By: Sarah McWilliams
Every year over 160,000 people head to Louisville, Kentucky donned in the their most dapper apparel for the Kentucky Derby. While people sip on their Mint Juleps and place their bets, very little thought is given to the jockeys – who just may be the top athletes in attendance, even though household names such as Tom Brady, Scottie Pippen and many others regularly attend the Derby. In fact, pound for pound, jockeys are some of the fittest athletes in any sport.
Becoming a professional jockey takes a lot of hard work, training and genetics. It takes a special athlete to be that small – jockeys are typically within the 110-pound weight range – while still exhibiting the supreme strength to control such a powerful animal. This is a punishing profession that requires strict, often six-day training weeks.
An example of a typical jockey training program would include 2.5 hours of riding per day, 150 miles of cycling to increase his or her endurance (many jockeys have taken to boxing to gain a conditioning and coordination edge), and then some type of strength training four times per week. Jockeys also must also include balance training into their workouts, because as you can imagine, when you’re riding a horse going some 40 mph, having balance is incredibly important. Many jockeys will practice on an electronic horse when they’re not actually on the track.
Most jockeys start at a very young age. It’s not enough to be able to ride a horse; a jockey has to be able to understand how a horse thinks, and be able to predict a horse’s actions. Most colleges in the United States don’t offer training programs for jockeys, however the North American Racing Academy offers a two-year program to train as a jockey. It’s not the only path to become a professional jockey, but it does offer valuable training not easily available in the United States.
Most jockeys get into their sport for the love of horses, riding and racing, but it can also be profitable as well, at least if you’re the winner. Most jockeys have mount fees, which is a fee for every time they hop on their horse, that usually equals $30 to $100. The first place jockey will then typically receive 10 percent of the prize money. For example, at this past Kentucky Derby, California Chrome won over $1.4 million. Therefore the jockey took home $140,000 plus his mount fee.

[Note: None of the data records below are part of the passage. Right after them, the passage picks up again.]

--- config.mk ---
export PLATFORM = sky130hd
export DESIGN_NAME = dot_product_accumulator
export DESIGN_NICKNAME = d
export VERILOG_FILES = /design/src/rtl/dot_product_accumulator.sv
export SDC_FILE = /design/constraint.sdc
export NUM_CORES = 1
export LEC_CHECK = 0
export ABC_AREA = 0
export CORE_UTILIZATION = 30
export CTS_BUF_LIST = sky130_fd_sc_hd__clkbuf_8 sky130_fd_sc_hd__clkbuf_16
export CTS_CLUSTER_DIAMETER = 200
export DETAILED_ROUTE_END_ITERATION = 7
export GPL_TIMING_DRIVEN = 0
export PLACE_DENSITY = 0.6
export SETUP_SLACK_MARGIN = 0.2
export SLEW_MARGIN = 15
export SYNTH_ARGS = -nofsm -noshare
export SYNTH_HDL_FRONTEND = slang
export SYNTH_SLANG_ARGS = --single-unit
--- constraint.sdc ---
create_clock -name clk -period 3.6 [get_ports clk]
set_clock_uncertainty 0.1 [all_clocks]
set_input_delay 0.54 -clock clk [delete_from_list [all_inputs] [get_ports clk]]
set_output_delay 0.54 -clock clk [all_outputs]
set_load 0.01 [all_outputs]
--- src/rtl/dot_product_accumulator.sv ---
// dot_product_accumulator
//   Accumulates a programmable-length run of unsigned products coming from a
//   non-stallable multiplier and queues each finished dot product in a
//   2-entry FIFO toward the next stage.
//
// Ports:
//   clk, rst_n          clock (rising edge), asynchronous active-low reset
//   start, vec_len      begin a vector of vec_len products (ignored if 0 or busy)
//   flush               abort the vector in progress, nothing is queued
//   prod_valid/data     one unsigned product per pulse
//   res_valid/ready     FIFO head handshake; res_data/res_ovf show the head
//   busy                high while a vector is being accumulated
//   err_clr             clears both sticky error flags
//   err_overrun         sticky: finished result dropped because FIFO was full
//   err_stray           sticky: product arrived while idle
module dot_product_accumulator #(
  parameter int PROD_WIDTH = 17,
  parameter int ACC_WIDTH  = 24,
  parameter int LEN_WIDTH  = 8
) (
  input  logic                  clk,
  input  logic                  rst_n,
  input  logic                  start,
  input  logic [LEN_WIDTH-1:0]  vec_len,
  input  logic                  flush,
  input  logic                  prod_valid,
  input  logic [PROD_WIDTH-1:0] prod_data,
  output logic                  res_valid,
  input  logic                  res_ready,
  output logic [ACC_WIDTH-1:0]  res_data,
  output logic                  res_ovf,
  output logic                  busy,
  input  logic                  err_clr,
  output logic                  err_overrun,
  output logic                  err_stray
);

  typedef enum logic {IDLE, ACCUM} state_t;

  state_t                 state_reg;
  logic [LEN_WIDTH-1:0]   len_reg;
  logic [LEN_WIDTH-1:0]   count_reg;
  logic [ACC_WIDTH-1:0]   acc_reg;
  logic                   ovf_reg;

  // One extra bit on the sum captures the carry out of the accumulator.
  logic [ACC_WIDTH:0]     sum_next;
  logic                   ovf_next;
  logic [LEN_WIDTH:0]     count_inc;
  logic                   accept_prod;
  logic                   last_prod;

  assign sum_next    = {1'b0, acc_reg} + {{(ACC_WIDTH + 1 - PROD_WIDTH){1'b0}}, prod_data};
  assign ovf_next    = ovf_reg | sum_next[ACC_WIDTH];
  assign count_inc   = {1'b0, count_reg} + {{LEN_WIDTH{1'b0}}, 1'b1};
  // flush wins over a product arriving in the same cycle
  assign accept_prod = (state_reg == ACCUM) && prod_valid && !flush;
  assign last_prod   = accept_prod && (count_inc == {1'b0, len_reg});

  always_ff @(posedge clk or negedge rst_n) begin
    if (!rst_n) begin
      state_reg <= IDLE;
      len_reg   <= '0;
      count_reg <= '0;
      acc_reg   <= '0;
      ovf_reg   <= 1'b0;
    end else begin
      case (state_reg)
        IDLE: begin
          if (start && (vec_len != '0)) begin
            len_reg   <= vec_len;
            count_reg <= '0;
            acc_reg   <= '0;
            ovf_reg   <= 1'b0;
            state_reg <= ACCUM;
          end
        end
        ACCUM: begin
          if (flush) begin
            state_reg <= IDLE;
          end else if (prod_valid) begin
            if (last_prod) begin
              // final sum goes straight into the FIFO this cycle
              state_reg <= IDLE;
            end else begin
              acc_reg   <= sum_next[ACC_WIDTH-1:0];
              ovf_reg   <= ovf_next;
              count_reg <= count_inc[LEN_WIDTH-1:0];
            end
          end
        end
        default: state_reg <= IDLE;
      endcase
    end
  end

  assign busy = (state_reg == ACCUM);

  // ---------------- 2-entry result FIFO ----------------
  logic [ACC_WIDTH-1:0] mem_data [2];
  logic                 mem_ovf  [2];
  logic                 wr_ptr_reg;
  logic                 rd_ptr_reg;
  logic [1:0]           fifo_cnt_reg;
  logic                 fifo_full;
  logic                 pop;
  logic                 push_ok;
  logic                 push_drop;

  assign fifo_full = (fifo_cnt_reg == 2'd2);
  assign pop       = (fifo_cnt_reg != 2'd0) && res_ready;
  // A push into a full FIFO is fine when the head leaves in the same cycle:
  // the write slot is then the slot being vacated.
  assign push_ok   = last_prod && (!fifo_full || pop);
  assign push_drop = last_prod && fifo_full && !pop;

  genvar gi;
  generate
    for (gi = 0; gi < 2; gi++) begin : g_entry
      always_ff @(posedge clk or negedge rst_n) begin
        if (!rst_n) begin
          mem_data[gi] <= '0;
          mem_ovf[gi]  <= 1'b0;
        end else if (push_ok && (wr_ptr_reg == 1'(gi))) begin
          mem_data[gi] <= sum_next[ACC_WIDTH-1:0];
          mem_ovf[gi]  <= ovf_next;
        end
      end
    end
  endgenerate

  always_ff @(posedge clk or negedge rst_n) begin
    if (!rst_n) begin
      wr_ptr_reg   <= 1'b0;
      rd_ptr_reg   <= 1'b0;
      fifo_cnt_reg <= 2'd0;
    end else begin
      if (push_ok) wr_ptr_reg <= !wr_ptr_reg;
      if (pop)     rd_ptr_reg <= !rd_ptr_reg;
      case ({push_ok, pop})
        2'b10:   fifo_cnt_reg <= fifo_cnt_reg + 2'd1;
        2'b01:   fifo_cnt_reg <= fifo_cnt_reg - 2'd1;
        default: fifo_cnt_reg <= fifo_cnt_reg;
      endcase
    end
  end

  assign res_valid = (fifo_cnt_reg != 2'd0);
  assign res_data  = mem_data[rd_ptr_reg];
  assign res_ovf   = mem_ovf[rd_ptr_reg];

  // ---------------- sticky error flags ----------------
  logic stray_set;
  assign stray_set = (state_reg == IDLE) && prod_valid;

  // A set event in the same cycle as err_clr keeps the flag high.
  always_ff @(posedge clk or negedge rst_n) begin
    if (!rst_n) begin
      err_overrun <= 1'b0;
      err_stray   <= 1'b0;
    end else begin
      if (push_drop)    err_overrun <= 1'b1;
      else if (err_clr) err_overrun <= 1'b0;
      if (stray_set)    err_stray   <= 1'b1;
      else if (err_clr) err_stray   <= 1'b0;
    end
  end

endmodule

-- Word level (Yosys, flattened, before mapping)
Cells that the tools add are included.
- register bits: 98
- input port bits: 32
- output and inout bits: 29
- logic and storage cells: 85
- add/subtract/negate cells: 4
- magnitude comparators: 1
- equality and inequality tests: 8
- muxes and demuxes: 30
- bitwise gates (word level): 4
- reductions and logical operators: 24
- operator list (operator ; count):
    24-bit two-way mux ; 7
    24-bit case mux with 2 select lines ; 1
    8-bit two-way mux ; 4
    24-bit by 17-bit adder with 25-bit output ; 1
    8-bit case mux with 2 select lines ; 1
    1-bit two-way mux ; 14
    1-bit logical AND ; 11
    8-bit by 1-bit adder with 9-bit output, second input constant ; 1
    9-bit by 8-bit == test with 1-bit output ; 1
    2-bit != test, second input constant ; 4
    2-bit nonzero test ; 4
    8-bit nonzero test ; 1
    1-bit zero test ; 5
    2-bit == test, second input constant ; 2
    1-bit case mux with 2 select lines ; 2
    2-bit case mux with 2 select lines ; 1
    4-bit AND reduction ; 1
    2-bit by 1-bit adder with 2-bit output, second input constant ; 1
    2-bit by 1-bit == test with 1-bit output, second input constant ; 1
    2-bit >= comparator, second input constant ; 1
    1-bit NOT ; 2
    1-bit NOT with 2-bit output ; 1
    2-bit AND reduction ; 1
    2-bit by 1-bit subtractor with 2-bit output, second input constant ; 1
    2 further kinds ; 2

-- Depth between registers and ports, before layout
Gate-level depths: netlist of run 1.
- depth after elaboration: 7
- gate-level depth with buffers: 10
- gate-level depth less buffers: 10

-- Least setup slack after synthesis of run 1
Ideal clock, no wire load.
- kind: reg2reg
- start point: register count_reg[2]
- end point: register mem_data[38] in the netlist's numbering
- library setup time: 0.128 ns
- data arrival time: 2.554 ns
- data required time: 3.372 ns
- path slack: 0.819 ns
- stages on the path, launching flop included: 11
- path buffers: 3
- clock period less this slack: 2.781 ns
- path through: dfrtp_1 > buf_6 > and3_4 > or4_4 > o311ai_2 > o22ai_1 > or2_1 > buf_2 > nor3_4 > buf_6 > mux2_1
- word-level cells in the longest chain between the ends: 5
- ends and longest elaborated chain (element ; RTL line ; source):
    start, declared ; 42 ; logic [LEN_WIDTH-1:0] count_reg;
    start signal, assigned ; 88 ; count_reg <= count_inc[LEN_WIDTH-1:0];
    8-bit by 1-bit adder with 9-bit output ; 55 ; assign count_inc = {1'b0, count_reg} + {{LEN_WIDTH{1'b0}}, 1'b1};
    9-bit by 8-bit == test with 1-bit output ; 58 ; assign last_prod = accept_prod && (count_inc == {1'b0, len_reg});
    1-bit logical AND ; 58 ;
    1-bit logical AND ; 114 ; assign push_ok = last_prod && (!fifo_full || pop);
    1-bit logical AND ; 124 ; end else if (push_ok && (wr_ptr_reg == 1'(gi))) begin
    end signal, assigned by index ; 125 ; mem_data[gi] <= sum_next[ACC_WIDTH-1:0];
    end, declared ; 100 ; logic [ACC_WIDTH-1:0] mem_data [2];
Every way passes these cells.
A chain may end at the register's enable or synchronous reset.

-- Worst setup path in the final report of run 1
- start point: input prod_data[0]
- end point: register mem_data[42] in the netlist's numbering
- word-level cells in the longest chain between the ends: 1
- ends and longest elaborated chain (element ; RTL line ; source):
    start, declared ; 27 ; input logic [PROD_WIDTH-1:0] prod_data,
    24-bit by 17-bit adder with 25-bit output ; 53 ; assign sum_next = {1'b0, acc_reg} + {{(ACC_WIDTH + 1 - PROD_WIDTH){1'b0}}, prod_data};
Every way passes these cells.

==> run_results.csv, run 1 <==
group,metric,value,unit
yosys,async_flop_share,100,%
timing,fmax,0.305,GHz
die,die_h,140,µm
clock_network,clk_latency,0.36,ns
worst_setup_path,critical_path.cell_chain,"clkdlybuf4s50_1 > ha_1 > inv_1 > fa_1 > nand2b_1 > a21oi_1 > o211ai_1 > a211o_1 > a21oi_2 > xnor2_1 > mux2_1",
worst_setup_path,cp_top_family,"compound AO/OA/AOI/OAI gates",
yosys,netlist_area,5710,µm²
placement,portBuffers,60,
detailed_routing,route.detailed.drc,0,
global_routing,antenna_found_initial,0,
pwr,power.density,600,nW/µm²
min_path,holdPathStages,1,
clock_network,htree_levels,3,
run_status,status,"completed",
global_routing,grt_remaining_overflow,0,
detailed_routing,via_per_inst,5.18,
global_routing,first_global_vias,4475,
die,die_w,140,µm
placement,dp_hpwl,10.8,mm
worst_setup_path,r2r-start,"count_reg[0]",
yosys,syn_nets,594,
worst_setup_path,rrSetupSlack,0.44,ns
detailed_routing,postRouteAntennaNets,0,
min_path,hold_path_end,"mem_data[43]",
worst_setup_path,path_buf_inv,2,
yosys,yosysMostFrequentCell,"dfrtp_1",
timing,period_share,91.0,%
worst_setup_path,critical_path_depth,11,
clock_network,cts.sinks,98,
die,dieArea,19600,µm²
clock_network,clk_pin_slew,0.06,ns
global_routing,globalRouteMet2Util,25.4,%
yosys,synthTopCellsByArea,"dfrtp_1, mux2_2, ha_1, mux2_1, xnor2_1",
min_path,hp-class,"reg -> reg",
worst_setup_path,end_kind,"register",
worst_setup_path,critPathMaxStageDelay,0.48,ns
clock_network,cts.path.max_buffers,2,
cells_and_area,fin_cells,860,
run,maxCapViolations,0,
yosys,synth_edf_count,0,
yosys,synth_cell_types,61,
timing,maxSlewHeadroom,37.6,%
global_routing,grtUsageMet3,2.84,%
yosys,seq_area_frac_synth,43.0,%
yosys,avgSynthCellArea,10.5,µm²
worst_setup_path,slowest_stage,"clkdlybuf4s50_1",
cells_and_area,post-route-util,37.4,%
placement,place_area,6630,µm²
cells_and_area,layout-area-overhead-vs-synth,22.6,%
clock_network,cts_made_buffers,9,
global_routing,use_met1,20.7,%
cells_and_area,design_area,7000,µm²
cells_and_area,layout-drive-gt1-share,19.5,%
detailed_routing,drt_wl_total,14.6,mm
timing,hold_viol_final,0,
yosys,synth_seq_cells,98,
placement,dp_cells,838,
die,initial_core_util,30.5,%
global_routing,grt_pass1_wl,23.8,mm
worst_setup_path,rr_worst_depth,10,
pwr,peakVddDrop,0.246,mV
timing,setup_viol,0,
timing,tightest_slew,0.934,ns
worst_setup_path,startpoint_type,"input port",
detailed_routing,num_vias,4458,
yosys,synth_common_cells,"dfrtp_1, mux2_2, a21oi_1",
clock_network,cts_root_buffer,"clkbuf_16",
die,boundaryPins,61,
cells_and_area,fin_nets,672,
timing,grt_setup_unrepaired,"false",
cells_and_area,antenna_cells,0,
cells_and_area,largest_reg_flops,48,
clock_network,cts_tree,"yes",
global_routing,grt-busiest-layer,"met2",
yosys,synth_top_area_share,43.0,%
placement,place.gp.congestion,0.861,
worst_setup_path,critPathMaxFanout,5,
detailed_routing,routedWlPerCell,16.9,µm
die,core,18700,µm²
timing,maxSlewViolCount,0,
yosys,ys_dominant_reg_cell,"dfrtp_1",
worst_setup_path,cp.arrival,3.41,ns
timing,fin_ws,0.324,ns
worst_setup_path,r2r_end,"mem_data[9]",
min_path,hp-start,"mem_data[43]",
worst_setup_path,required,3.74,ns
detailed_routing,firstDrtPassIters,4,
yosys,synth_top_area_cell,"dfrtp_1",
worst_setup_path,critPathKind,"in -> reg",
yosys,synthCells,543,
die,rows,50,
detailed_routing,drtIter0Drc,265,
pwr,p_leak,3.24,nW
timing,fin_crit,3.28,ns
yosys,yosys_warnings,0,
global_routing,grt_max_degree,65,
global_routing,gr-usage-all-layers,15.6,%
placement,dp_slack,-0.194,ns
[worst max-delay path by stage]
stage | slack (ns) | start | endpoint
final | 0.32 | prod_data[0] | mem_data[42]
after global routing | 0.19 | count_reg[1] | count_reg[3]
after CTS | 0.25 | count_reg[0] | acc_reg[1]
after detailed placement | -0.19 | flush | mem_data[9]
after global placement | -1.77 | rst_n | mem_data[29]
after floorplan | 0.82 | count_reg[2] | mem_data[38]
[layout make-up]
class / instances / area [µm²]
flip-flops and latches: 98 / 2450
repair buffers: 67 / 677
fillers: 1824 / 11700
multi-input cells: 399 / 3060
clock inverters: 7 / 70.1
well taps: 234 / 293
plain buffers: 25 / 136
clock buffers: 9 / 225
inverters: 21 / 78.8
[power breakdown]
group	switching (mW)	internal [mW]	leakage [nW]
clock	0.437	0.539	0.151
combinational	0.986	0.754	1.77
sequential	0.177	1.31	1.32
total	1.60	2.60	3.24
[layer usage]
metal | share of wire (%) | vias to the layer above | wire length [µm]
li1 | - | 2154 | -
met1 | 47 | 2196 | 6790
met2 | 48 | 86 | 6970
met3 | 3.6 | 22 | 520
met4 | 2.0 | 0 | 298
met5 | 0 | - | 0
[kinds of logic after synthesis]
kind of cell             Yosys count  synth area share (%)
AO/OA/AOI/OAI                    124                  14.6
flip-flops                        98                  43.0
XOR/XNOR                          29                  4.45
buffers and inverters             46                  3.71
AND/OR/NAND/NOR                  142                  13.3
adder cells (fa/ha/maj)           19                  4.30
multiplexers                      85                  16.7
[repair_timing]
action,in CTS,in global routing
hold endpoints to repair,34,0
hold buffers,1,0
resized for setup,2,9
pin swaps,1,0
setup endpoints to repair,31,73
buffers inserted,2,3
[placed cells by master (no fill, tap or decap), types with 9 or more instances in the layout]
cell type | Yosys | final
mux2_1 | 18 | 18
and3_1 | 13 | 13
xor2_1 | 9 | 9
ha_1 | 18 | 17
clkdlybuf4s50_1 | 0 | 59
nor2_1 | 15 | 14
xnor2_1 | 20 | 20
nor3_1 | 11 | 11
inv_1 | 21 | 22
nand2_1 | 31 | 31
clkbuf_1 | 14 | 12
clkbuf_16 | 0 | 9
mux2_2 | 63 | 63
dfrtp_1 | 98 | 97
a21oi_1 | 32 | 31
o21ai_0 | 31 | 31
nand3_1 | 29 | 29
[worst reg2reg max path, cell delays in order, from the launching register on]
cell      delay [ns]
dfrtp_2         0.48
ha_2            0.33
xor2_1          0.16
nor3_1          0.19
nand4_1         0.16
nand3b_1        0.29
nor2_4          0.29
and3_1          0.27
buf_4           0.17
buf_4           0.23
mux2_2          0.37
[per-stage QoR]
stage | total power, mW | hold WS [ns] | setup TNS [ns]
5_1_grt | 4.49 | 0.402 | 0
3_5_place_dp | 3.22 | 0.362 | -3.60
2_1_floorplan | 2.67 | 0.144 | 0
6_report | 4.20 | 0.379 | 0
3_3_place_gp | 3.16 | 0.364 | -175.61
4_1_cts | 4.21 | 0.386 | 0
(Power assumes the default switching activity.)
==> inputs of run 2 (changes only) <==
--- a/config.mk
+++ b/config.mk
@@ -9,6 +9,7 @@
 export CORE_UTILIZATION = 30
 export CTS_BUF_LIST = sky130_fd_sc_hd__clkbuf_8 sky130_fd_sc_hd__clkbuf_16
 export CTS_CLUSTER_DIAMETER = 200
+export CTS_CLUSTER_SIZE = 28
 export DETAILED_ROUTE_END_ITERATION = 7
 export GPL_TIMING_DRIVEN = 0
 export PLACE_DENSITY = 0.6
==> results of run 2 <==
The final DEF is identical to that of run 1; final timing and power are the same.
==> src/rtl/skeeball_pkg.sv <==
// skeeball_pkg: shared state encoding, hole point values and ball-counter codes.
package skeeball_pkg;

    typedef enum logic [2:0] {
        S_IDLE,
        S_LOAD,
        S_WAIT_LOAD,
        S_PLAY,
        S_SCORE,
        S_REARM,
        S_OVER
    } state_t;

    localparam int CNT_W = 8;
    localparam int WAIT_LOAD_CYCLES = 8;

    localparam logic [6:0] PTS_GUTTER = 7'd0;
    localparam logic [6:0] PTS_10     = 7'd10;
    localparam logic [6:0] PTS_20     = 7'd20;
    localparam logic [6:0] PTS_30     = 7'd30;
    localparam logic [6:0] PTS_40     = 7'd40;
    localparam logic [6:0] PTS_50     = 7'd50;
    localparam logic [6:0] PTS_100    = 7'd100;

    localparam logic [8:0] BALLS_FULL  = 9'h1FF;
    localparam logic [8:0] BALLS_EMPTY = 9'h000;

    // Highest-numbered hole wins when several sensors fire together.
    function automatic logic [6:0] hole_points(input logic [6:0] h);
        return h[6] ? PTS_100 :
               h[5] ? PTS_50  :
               h[4] ? PTS_40  :
               h[3] ? PTS_30  :
               h[2] ? PTS_20  :
               h[1] ? PTS_10  : PTS_GUTTER;
    endfunction

endpackage

==> src/rtl/skeeball_debounce.sv <==
// skeeball_debounce: accepts a level change only after it holds for DEBOUNCE cycles.
module skeeball_debounce
    import skeeball_pkg::*;
#(
    parameter int DEBOUNCE = 16
) (
    input  logic clk,
    input  logic reset,
    input  logic raw,
    output logic stable,
    output logic rise
);

    logic [CNT_W-1:0] cnt_q, cnt_d;
    logic             stable_q, stable_d;
    logic             rise_q, rise_d;

    always_comb begin
        stable_d = stable_q;
        cnt_d    = '0;
        if (raw != stable_q) begin
            if (cnt_q == CNT_W'(DEBOUNCE - 1)) stable_d = raw;
            else cnt_d = cnt_q + 1'b1;
        end
        rise_d = stable_d & ~stable_q;
    end

    always_ff @(posedge clk) begin
        if (reset) begin
            cnt_q    <= '0;
            stable_q <= 1'b0;
            rise_q   <= 1'b0;
        end else begin
            cnt_q    <= cnt_d;
            stable_q <= stable_d;
            rise_q   <= rise_d;
        end
    end

    assign stable = stable_q;
    assign rise   = rise_q;

endmodule
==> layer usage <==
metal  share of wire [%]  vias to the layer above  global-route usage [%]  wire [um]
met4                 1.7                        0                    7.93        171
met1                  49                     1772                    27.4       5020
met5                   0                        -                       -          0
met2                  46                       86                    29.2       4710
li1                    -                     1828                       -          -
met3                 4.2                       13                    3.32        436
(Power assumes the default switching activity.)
**config.mk**
```make
export PLATFORM = sky130hd
export DESIGN_NAME = pulse_stretch_led
export DESIGN_NICKNAME = d
export VERILOG_FILES = /design/src/rtl/pulse_stretch_led_pkg.sv /design/src/rtl/pulse_stretch_led_tick_gen.sv /design/src/rtl/pulse_stretch_led.sv
export SDC_FILE = /design/constraint.sdc
export NUM_CORES = 1
export LEC_CHECK = 0
export ABC_CLOCK_PERIOD_IN_PS = 6300
export CAP_MARGIN = 5
export CORE_MARGIN = 1
export CORE_UTILIZATION = 30
export DETAILED_ROUTE_END_ITERATION = 10
export GPL_ROUTABILITY_DRIVEN = 0
export RECOVER_POWER = 25
export SLEW_MARGIN = 20
export SYNTH_ARGS = -nofsm -noshare
export SYNTH_HDL_FRONTEND = slang
export SYNTH_HIERARCHICAL = 1
export SYNTH_SLANG_ARGS = --single-unit
```
**constraint.sdc**
```tcl
create_clock -name clkDB -period 6.3 [get_ports clkDB]
set_input_delay 0.63 -clock clkDB [delete_from_list [all_inputs] [get_ports clkDB]]
set_output_delay 0.63 -clock clkDB [all_outputs]
set_load 0.005 [all_outputs]
```
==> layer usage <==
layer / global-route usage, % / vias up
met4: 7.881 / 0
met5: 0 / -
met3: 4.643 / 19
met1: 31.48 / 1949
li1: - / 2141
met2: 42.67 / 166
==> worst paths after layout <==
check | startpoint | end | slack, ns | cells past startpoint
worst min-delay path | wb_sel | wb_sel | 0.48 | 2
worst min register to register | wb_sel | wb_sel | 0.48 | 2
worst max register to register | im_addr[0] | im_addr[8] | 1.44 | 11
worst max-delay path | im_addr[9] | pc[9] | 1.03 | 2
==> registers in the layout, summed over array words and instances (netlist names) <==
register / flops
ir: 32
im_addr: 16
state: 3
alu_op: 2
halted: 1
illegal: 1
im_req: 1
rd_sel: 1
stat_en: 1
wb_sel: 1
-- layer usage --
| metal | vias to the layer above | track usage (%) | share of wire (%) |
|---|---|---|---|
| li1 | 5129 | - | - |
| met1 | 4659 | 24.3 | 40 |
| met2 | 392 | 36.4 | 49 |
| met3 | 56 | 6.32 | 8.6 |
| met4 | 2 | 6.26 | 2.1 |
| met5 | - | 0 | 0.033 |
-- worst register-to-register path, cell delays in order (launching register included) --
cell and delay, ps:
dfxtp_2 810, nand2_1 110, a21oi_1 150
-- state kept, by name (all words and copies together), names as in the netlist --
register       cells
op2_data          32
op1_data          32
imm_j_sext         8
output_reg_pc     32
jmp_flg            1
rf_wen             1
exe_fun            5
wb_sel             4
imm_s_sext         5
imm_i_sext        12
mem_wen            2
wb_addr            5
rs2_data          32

This is not typical money in the world of horse racing, however. The vast majority of jockeys are not riding at the Kentucky Derby for million-dollar purses, but rather, at local and regional tracks where payouts can sometimes only net you a couple hundred bucks – and that’s if you happen to win. Very few jockeys are getting anything close to rich.
There is also a dark side to being a jockey. Injuries, sometimes very serious injuries, are quite common in the industry. Racehorses often weigh in excess of 1,000 pounds and are extremely powerful and can be unpredictable. A few weeks back a jockey was thrown from his horse during a race when his horse clipped the heels of another horse. The jockey was hospitalized with a bruised hip. Earlier this summer Jockey Rajiv Maragh fared even worse when another horse clipped his horse’s heels. Maragh was unseated from his horse, falling and breaking his arm in the process. Maragh underwent surgery so doctors could install plates and screws in his arm.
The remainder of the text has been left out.